→ **EXERCISE BRIEF**: Count the lines below containing "registers"; state the number only.
*** DATASET EXCERPTS ***
**src/logic/aes_pkg.sv**
```systemverilog
package aes_pkg;

   // ##################################################
   // widths
   // ##################################################
   localparam int BLOCK_BITS = 128;  // aes block and key
   localparam int MSG_BITS   = 256;  // two blocks per message

   // one aes state, byte 0 sits in the top byte (fips-197 order)
   typedef union packed {
      logic [0:15][7:0]  bytes;  // subbytes / shiftrows view
      logic [0:3][31:0]  cols;   // mixcolumns / addroundkey view
   } aes_block_u;

   // message or mac, hi half first
   typedef struct packed {
      aes_block_u hi;
      aes_block_u lo;
   } aes_msg_t;

   // ##################################################
   // gf(2^8) helpers
   // ##################################################
   function automatic logic [7:0] aes_xtime(input logic [7:0] a);
      return {a[6:0], 1'b0} ^ (a[7] ? 8'h1b : 8'h00);
   endfunction

   // full multiply, used by the s-box inverse only
   function automatic logic [7:0] aes_gf_mul(input logic [7:0] a, input logic [7:0] b);
      logic [7:0] acc;
      logic [7:0] x;
      acc = 8'h00;
      x   = a;
      for (int i = 0; i < 8; i++) begin
         if (b[i]) begin
            acc = acc ^ x;
         end
         x = aes_xtime(x);
      end
      return acc;
   endfunction

   // forward s-box: inverse via x^254, then the affine map
   function automatic logic [7:0] aes_sbox(input logic [7:0] a);
      logic [7:0] pw;
      logic [7:0] inv;
      logic [7:0] res;
      pw  = a;
      inv = 8'h01;
      for (int i = 1; i < 8; i++) begin
         pw  = aes_gf_mul(pw, pw);   // x^2, x^4 .. x^128
         inv = aes_gf_mul(inv, pw);
      end
      // zero maps to zero since every factor is zero
      res = inv
          ^ {inv[6:0], inv[7]}
          ^ {inv[5:0], inv[7:6]}
          ^ {inv[4:0], inv[7:5]}
          ^ {inv[3:0], inv[7:4]}
          ^ 8'h63;
      return res;
   endfunction

   // round constant for rounds 1..10
   function automatic logic [7:0] aes_rcon(input logic [3:0] round);
      logic [7:0] rc;
      case (round)
         4'd1:    rc = 8'h01;
         4'd2:    rc = 8'h02;
         4'd3:    rc = 8'h04;
         4'd4:    rc = 8'h08;
         4'd5:    rc = 8'h10;
         4'd6:    rc = 8'h20;
         4'd7:    rc = 8'h40;
         4'd8:    rc = 8'h80;
         4'd9:    rc = 8'h1b;
         4'd10:   rc = 8'h36;
         default: rc = 8'h00;  // outside 1..10
      endcase
      return rc;
   endfunction

endpackage : aes_pkg

```
**src/logic/sample_collector.sv**
```systemverilog
module sample_collector import aes_pkg::*; #(
   parameter int SAMPLE_WIDTH = 32
) (
   input  logic                    clk,
   input  logic                    rst_n,
   input  logic [SAMPLE_WIDTH-1:0] sample_i,
   input  logic                    sample_valid_i,
   input  logic                    clear_ovf_i,
   input  logic                    mac_busy_i,
   output logic                    start_o,
   output aes_msg_t                msg_o,
   output logic                    overflow_o
);

   localparam int NUM_SAMPLES = MSG_BITS / SAMPLE_WIDTH;
   localparam int CNT_W       = (NUM_SAMPLES > 1) ? $clog2(NUM_SAMPLES) : 1;

   logic [MSG_BITS+SAMPLE_WIDTH-1:0] fill_cat;
   logic [MSG_BITS-1:0]              fill_q;
   logic [MSG_BITS-1:0]              fill_next;
   aes_msg_t                         hold_q;
   logic [CNT_W-1:0]                 cnt_q;
   logic                             pending_q;   // full message waiting for the mac
   logic                             start_q;
   logic                             ovf_q;
   logic                             accept;
   logic                             last_sample;
   logic                             mac_idle;

   // new sample enters at the top, sample 0 ends in the low bits
   assign fill_cat    = {sample_i, fill_q};
   assign fill_next   = fill_cat[MSG_BITS+SAMPLE_WIDTH-1:SAMPLE_WIDTH];
   assign accept      = sample_valid_i && !pending_q;
   assign last_sample = accept && (cnt_q == CNT_W'(NUM_SAMPLES - 1));
   assign mac_idle    = !mac_busy_i && !start_q;  // start not yet seen as busy

   always_ff @(posedge clk) begin
      if (!rst_n) begin
         cnt_q     <= '0;
         pending_q <= 1'b0;
         start_q   <= 1'b0;
         ovf_q     <= 1'b0;
      end else begin
         start_q <= 1'b0;
         if (accept) begin
            cnt_q <= last_sample ? '0 : cnt_q + 1'b1;
         end
         if (last_sample) begin
            if (mac_idle) begin
               start_q <= 1'b1;
            end else begin
               pending_q <= 1'b1;
            end
         end else if (pending_q && mac_idle) begin
            start_q   <= 1'b1;
            pending_q <= 1'b0;
         end
         // sticky, set wins over clear
         if (sample_valid_i && pending_q) begin
            ovf_q <= 1'b1;
         end else if (clear_ovf_i) begin
            ovf_q <= 1'b0;
         end
      end
   end

   // message payload
   always_ff @(posedge clk) begin
      if (accept) begin
         fill_q <= fill_next;
      end
      if (last_sample && mac_idle) begin
         hold_q <= aes_msg_t'(fill_next);
      end else if (pending_q && mac_idle) begin
         hold_q <= aes_msg_t'(fill_q);
      end
   end

   assign start_o    = start_q;
   assign msg_o      = hold_q;
   assign overflow_o = ovf_q;

endmodule : sample_collector

```
**config.mk**
```make
export PLATFORM = sky130hd
export DESIGN_NAME = sample_collector
export DESIGN_NICKNAME = d
export VERILOG_FILES = /design/src/logic/aes_pkg.sv /design/src/logic/sample_collector.sv
export SDC_FILE = /design/constraint.sdc
export NUM_CORES = 1
export LEC_CHECK = 0
export BUFFER_PORTS_ARGS = -buffer_cell sky130_fd_sc_hd__buf_2
export CAP_MARGIN = 20
export CORE_MARGIN = 1.5
export CORE_UTILIZATION = 45
export DETAILED_ROUTE_END_ITERATION = 8
export GPL_TIMING_DRIVEN = 0
export PLACE_DENSITY = 0.63
export SYNTH_ARGS = -nofsm -noshare
export SYNTH_HDL_FRONTEND = slang
export SYNTH_SLANG_ARGS = --single-unit
```
**constraint.sdc**
```tcl
create_clock -name clk -period 21.4 [get_ports clk]
set_clock_uncertainty 0.05 [all_clocks]
set_input_delay 1.07 -clock clk [delete_from_list [all_inputs] [get_ports clk]]
set_output_delay 1.07 -clock clk [all_outputs]
set_load 0.01 [all_outputs]
```
==> results.yml, run 1 <==
place:
  pre_cts_slack_ns: 17.92
  dp_hpwl_mm: 26.3
  io_buffers: 294
  gp_congestion: 0.747
cells_and_area:
  regArea_mm2: 0.0155
  drive_above_1_share_pct: 54.9
  area_delta_synth_final_pct: 21.8
  final_nets: 1239
  antenna_cells: 0
  fillCellCount: 3166
  multiInputGateArea_mm2: 0.00304
floorplanning:
  start_util_pct: 45.9
  fp-row-count: 74
  die_h_um: 208
  core_area_mm2: 0.0410
  dieArea_mm2: 0.0431
  ios: 295
  chipWidth_um: 208
route:
  vias: 8825
  wl_per_cell_um: 21.4
  drc: 15
  first_pass_iters: 6
  ant_nets: 0
  drt_iter0_drc: 520
  viasPerCell: 4.98
  wl_mm: 37.8
yosys:
  synth_compound_area_share_pct: 0.0664
  syn_nets: 864
  ys_seq_area_share_pct: 82.3
  yosys.area_share.simple_pct: 0.452
  ys_warn_count: 0
  synth_fa_ha_area_share_pct: 0.133
  synth-seq-cells: 518
  avgSynthCellArea_um2: 22.8
  synth_cells: 825
  synth.cell_area_mm2: 0.0188
  synth_top_family_by_area: "multiplexers"
  muxShareOfSynthArea_pct: 15.5
  ys_types: 17
  synth_xor_area_share_pct: 0
sta:
  fin_tns_setup_ns: 0
  relSlewSlack_pct: 41.7
  fin_hold_ws_ns: 0.419
  worst_slack_ns: 18.38
  tightestPinTransition_ns: 0.874
  fin_crit_sh_pct: 14.1
  finalSetupViolCount: 0
  rsz0062_at_grt: "false"
  drv_slew: 0
  final_hold_viol_count: 0
  fmax_mhz: 332
  fin_crit_ns: 3.02
setup_path:
  critical_path_class: "flop to flop"
  cp-start-kind: "flop"
  crit_chain: "ha_1, ha_1, a21oi_1, nor3_2, buf_6, buf_6, buf_6, buf_6, buf_6, buf_8, buf_4"
  max_stage_delay_ns: 0.51
  cp_max_fo: 12
  critPathTopFamily: "buffers and inverters"
  slowest_stage: "nor3_2"
  cp-end-kind: "flop"
  critical_path_buf_inv_count: 7
  cp.arrival_ns: 3.23
  worst_path_most_repeated_cell: "buf_6"
  required_ns: 21.62
clocking:
  ctsHoldBuffers: 0
  cts_htree_levels: 2
  cts_setup_buffers: 0
  clk_latency_ns: 0.58
  cts_sinks: 518
  clockRootBuffer: "clkbuf_16"
  cts_made_buffers: 51
  ctsResizeCount: 0
  clkTransAtPathRegs_ns: 0.06
  clock_path_buffers: 3
  cts_tree: "yes"
pwr:
  total_power_uw: 2070
  powerDensity_mw_per_mm2: 90.1
  p_leak_uw: 0.00813
  vdd_drop_max_mv: 0.0571
grt:
  grt_max_degree: 61
  grt_pass1_vias: 9107
  grt-ovfl-total: 0
  grt_pass1_wl_mm: 57.6
  grt_antenna_before_repair: 0
  grt.total_usage_pct: 17.6
flow_run:
  cap_violations: 0
min_path:
  min_path_type: "flop to flop"
run_status:
  status: "complete, but fails checks"
  violations: "DRC"
## cells in the mapped netlist
library cell | n | share of area, %
buf_2 | 1 | 0.027
nand2b_1 | 2 | 0.066
mux2i_1 | 3 | 0.16
a21boi_0 | 1 | 0.040
mux2_2 | 256 | 15
buf_6 | 24 | 1.4
nor4_2 | 1 | 0.066
edfxtp_1 | 512 | 82
nand2_1 | 2 | 0.040
clkbuf_1 | 1 | 0.020
buf_4 | 3 | 0.12
nor2b_1 | 5 | 0.17
nor3_1 | 2 | 0.053
dfxtp_1 | 6 | 0.64
nor2_1 | 3 | 0.060
a21oi_1 | 1 | 0.027
ha_1 | 2 | 0.13
## registers in the layout (all words and copies together), names as in the netlist
name	count
cnt_q	3
overflow_o	1
pending_q	1
msg_o	256
start_o	1
fill_q	256
## layer usage
layer	part of all wire (%)	vias up	global-route usage (%)
met5	0	-	0
met4	2.4	0	5.98
met3	5.3	61	3.95
met2	47	211	27.1
met1	46	4495	25.0
li1	-	4058	-
## cell type report
| cell class | count | share of cell area, % |
|---|---|---|
| Tap cell | 532 | 2.90 |
| Clock inverter | 33 | 1.14 |
| Buffer | 29 | 1.33 |
| Timing Repair Buffer | 322 | 8.09 |
| Multi-Input combinational cell | 278 | 13.3 |
| Clock buffer | 59 | 5.70 |
| Sequential cell | 518 | 67.6 |
## where the power goes
group	internal (uW)	switching, uW
clock network	484	362
logic	25.0	19.6
registers	1150	22.5
## cells in the final DEF (no fill, tap or decap), types with 2 or more instances in the layout
cell	n
buf_2	295
ha_1	2
buf_8	4
buf_6	41
clkinv_1	13
clkinvlp_4	2
nand2_1	2
nor2_1	3
buf_16	4
nand2b_1	2
edfxtp_1	512
mux2_2	256
bufinv_16	4
clkbuf_16	51
buf_4	6
mux2i_1	3
clkinv_2	12
nor2b_1	5
clkbuf_1	8
dfxtp_1	6
## worst paths after layout
check / slack (ns) / end / cells past startpoint / from
max: 18.38 / msg_o[241] / 11 / cnt_q[0]
min: 0.42 / fill_q[40] / 0 / fill_q[72]
max reg2reg: 18.38 / msg_o[241] / 11 / cnt_q[0]
min reg2reg: 0.42 / fill_q[40] / 0 / fill_q[72]
## kinds of logic after synthesis
group	count (synthesis)
flip-flops	518
multiplexers	259
buffers and inverters	29
AND/OR/NAND/NOR	15
AO/OA/AOI/OAI	2
adder cells (fa/ha/maj)	2
## stage by stage
stage / std cells / util [%] / instance area (um^2)
after floorplan: 825 / - / 18800
final: 1771 / 55.9 / 22900
after global placement: 1651 / 51.1 / 21000
after global routing: 1771 / 55.9 / 22900
after detailed placement: 1679 / 52.1 / 21400
after CTS: 1771 / 55.9 / 22900
Note: power is estimated with default switching activity, not from simulation.
==> inputs of run 2 (changes only) <==
==> constraint.sdc (replaced) <==
create_clock -name clk -period 2.79 [get_ports clk]
set_clock_uncertainty 0.05 [all_clocks]
set_input_delay 0.1395 -clock clk [delete_from_list [all_inputs] [get_ports clk]]
set_output_delay 0.1395 -clock clk [all_outputs]
set_load 0.01 [all_outputs]
==> results.yml, run 2 (synthesis results as in run 1) <==
run_status:
  status: "complete, but fails checks"
  violations: "DRC"
sta:
  finalSetupViolCount: 0
  relSlewSlack_pct: 48.2
  rsz0062_at_grt: "false"
  drv_slew: 0
  fin_hold_ws_ns: 0.233
  final_hold_viol_count: 0
  fin_crit_sh_pct: 85.3
  fin_crit_ns: 2.38
  tightestPinTransition_ns: 0.776
  fmax_mhz: 420
setup_path:
  slowest_stage: "nor4_2"
  reg2reg_slack_ns: 0.41
  max_stage_delay_ns: 0.41
  crit_chain: "ha_4, ha_4, nand2_1, nor4_2, buf_4, buf_6, mux2_2"
  worst_path_most_repeated_cell: "ha_4"
  required_ns: 3.06
  rr_startpoint: "cnt_q[0]"
  critPathTopFamily: "buffers and inverters"
  critical_path_buf_inv_count: 2
  r2r-end: "msg_o[238]"
  reg2reg_depth: 7
  critical_path_class: "flop to flop"
  cp-end-kind: "flop"
  cp.arrival_ns: 2.65
  cp_max_fo: 10
  cp-start-kind: "flop"
cells_and_area:
  final_cell_mix: "edfxtp_1 (512), buf_2 (295), mux2_2 (256)"
  drive_above_1_share_pct: 52.7
  post-route-util_pct: 57.3
  fillCellCount: 3062
  antenna_cells: 0
  instances_no_fill: 1806
  regArea_mm2: 0.0155
  layout_commonest_cell: "edfxtp_1"
  final_nets: 1269
  multiInputGateArea_mm2: 0.00308
  area_delta_synth_final_pct: 24.7
grt:
  met1_usage_pct: 25.2
  grt_max_degree: 135
  grt_pass1_wl_mm: 58.7
  gr-usage-met2_pct: 28.4
  grt-busiest-layer: "met2"
  gr-usage-met3_pct: 3.80
  grt_pass1_vias: 9201
  grt-ovfl-total: 0
  grt_antenna_before_repair: 0
  grt.total_usage_pct: 18.1
clocking:
  cts_htree_levels: 2
  clock_path_buffers: 3
  clk_latency_ns: 0.59
  clockRootBuffer: "clkbuf_16"
  cts_made_buffers: 53
  cts_tree: "yes"
  cts_sinks: 518
  clkTransAtPathRegs_ns: 0.06
place:
  gp_congestion: 0.769
  dpl.cell_count: 1667
  io_buffers: 294
  dp_hpwl_mm: 26.0
floorplanning:
  core_area_mm2: 0.0410
  dieArea_mm2: 0.0431
  ios: 295
  fp-row-count: 74
  start_util_pct: 45.9
  die_h_um: 208
  chipWidth_um: 208
flow_run:
  cap_violations: 0
route:
  ant_nets: 0
  vias: 8946
  drt_iter0_drc: 616
  wl_per_cell_um: 21.4
  drc: 12
  viasPerCell: 4.95
  first_pass_iters: 8
  wl_mm: 38.7
pwr:
  vdd_drop_max_mv: 0.433
  p_int_uw: 13000
  p_comb_share_pct: 2.3
  pwr-share-clk_pct: 41.9
  power_frac_seq_pct: 55.8
  p_sw_share_pct: 19.6
  p_leak_uw: 0.00832
  p_switching_uw: 3160
  powerDensity_mw_per_mm2: 689
min_path:
  min_path_cells: 2
  worstHoldStart: "sample_i[16]"
  min_path_type: "primary input to flop"
  min_to: "fill_q[240]"
run 2: final cells by class:
cell class | instances | area share [%]
Sequential cell | 518 | 66.0
Multi-Input combinational cell | 278 | 13.1
Clock buffer | 66 | 6.03
Clock inverter | 33 | 1.05
Timing Repair Buffer | 350 | 9.61
Buffer | 29 | 1.37
Tap cell | 532 | 2.83
run 2: power groups by stage:
stage               logic (uW)  clock network [uW]  registers, uW
floorplan                  244                   0           9100
global placement           319                   0           9170
detailed placement         335                   0           9190
CTS                        378                6950           9020
global route               409                7220           9060
finish                     372                6790           9020
run 2: worst max path at each step:
stage               depth (start not counted)     start          to  slack (ns)
floorplan                                   4  cnt_q[1]    msg_o[0]       -4.47
global placement                            4  cnt_q[1]  msg_o[245]       -7.56
detailed placement                          9  cnt_q[0]  msg_o[246]       -0.06
CTS                                         7  cnt_q[0]  msg_o[240]        0.35
global route                                7  cnt_q[0]  msg_o[231]        0.20
finish                                      7  cnt_q[0]  msg_o[238]        0.41
run 2: stage by stage:
step                total power (uW)  worst slack (ns)  instance area [um^2]  setup TNS [ns]
finish                         16200             0.410                 23500               0
global route                   16700             0.197                 23500               0
CTS                            16400             0.347                 23500               0
detailed placement              9520           -0.0565                 21400          -0.877
global placement                9490             -7.56                 21000        -1925.94
floorplan                       9340             -4.47                 18900        -1145.07
run 2: timing repair:
item	in CTS	in global routing
endpoints found under the setup margin	16	0
gates resized for setup	0	0
hold buffers	38	0
setup buffers	2	0
endpoints found under the hold margin	70	0
run 2: layer usage:
metal,vias to the layer above,routed length [um]
met3,61,2220
met2,234,18300
li1,4134,-
met1,4517,17200
met4,0,969
met5,-,0
run 2: worst register-to-register path: stages (launching register included):
cell     delay, ns
dfxtp_2       0.36
ha_4          0.14
ha_4          0.16
nand2_1       0.07
nor4_2        0.41
buf_4         0.36
buf_6         0.22
mux2_2        0.35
***
→ **YOUR SOLUTION**: 3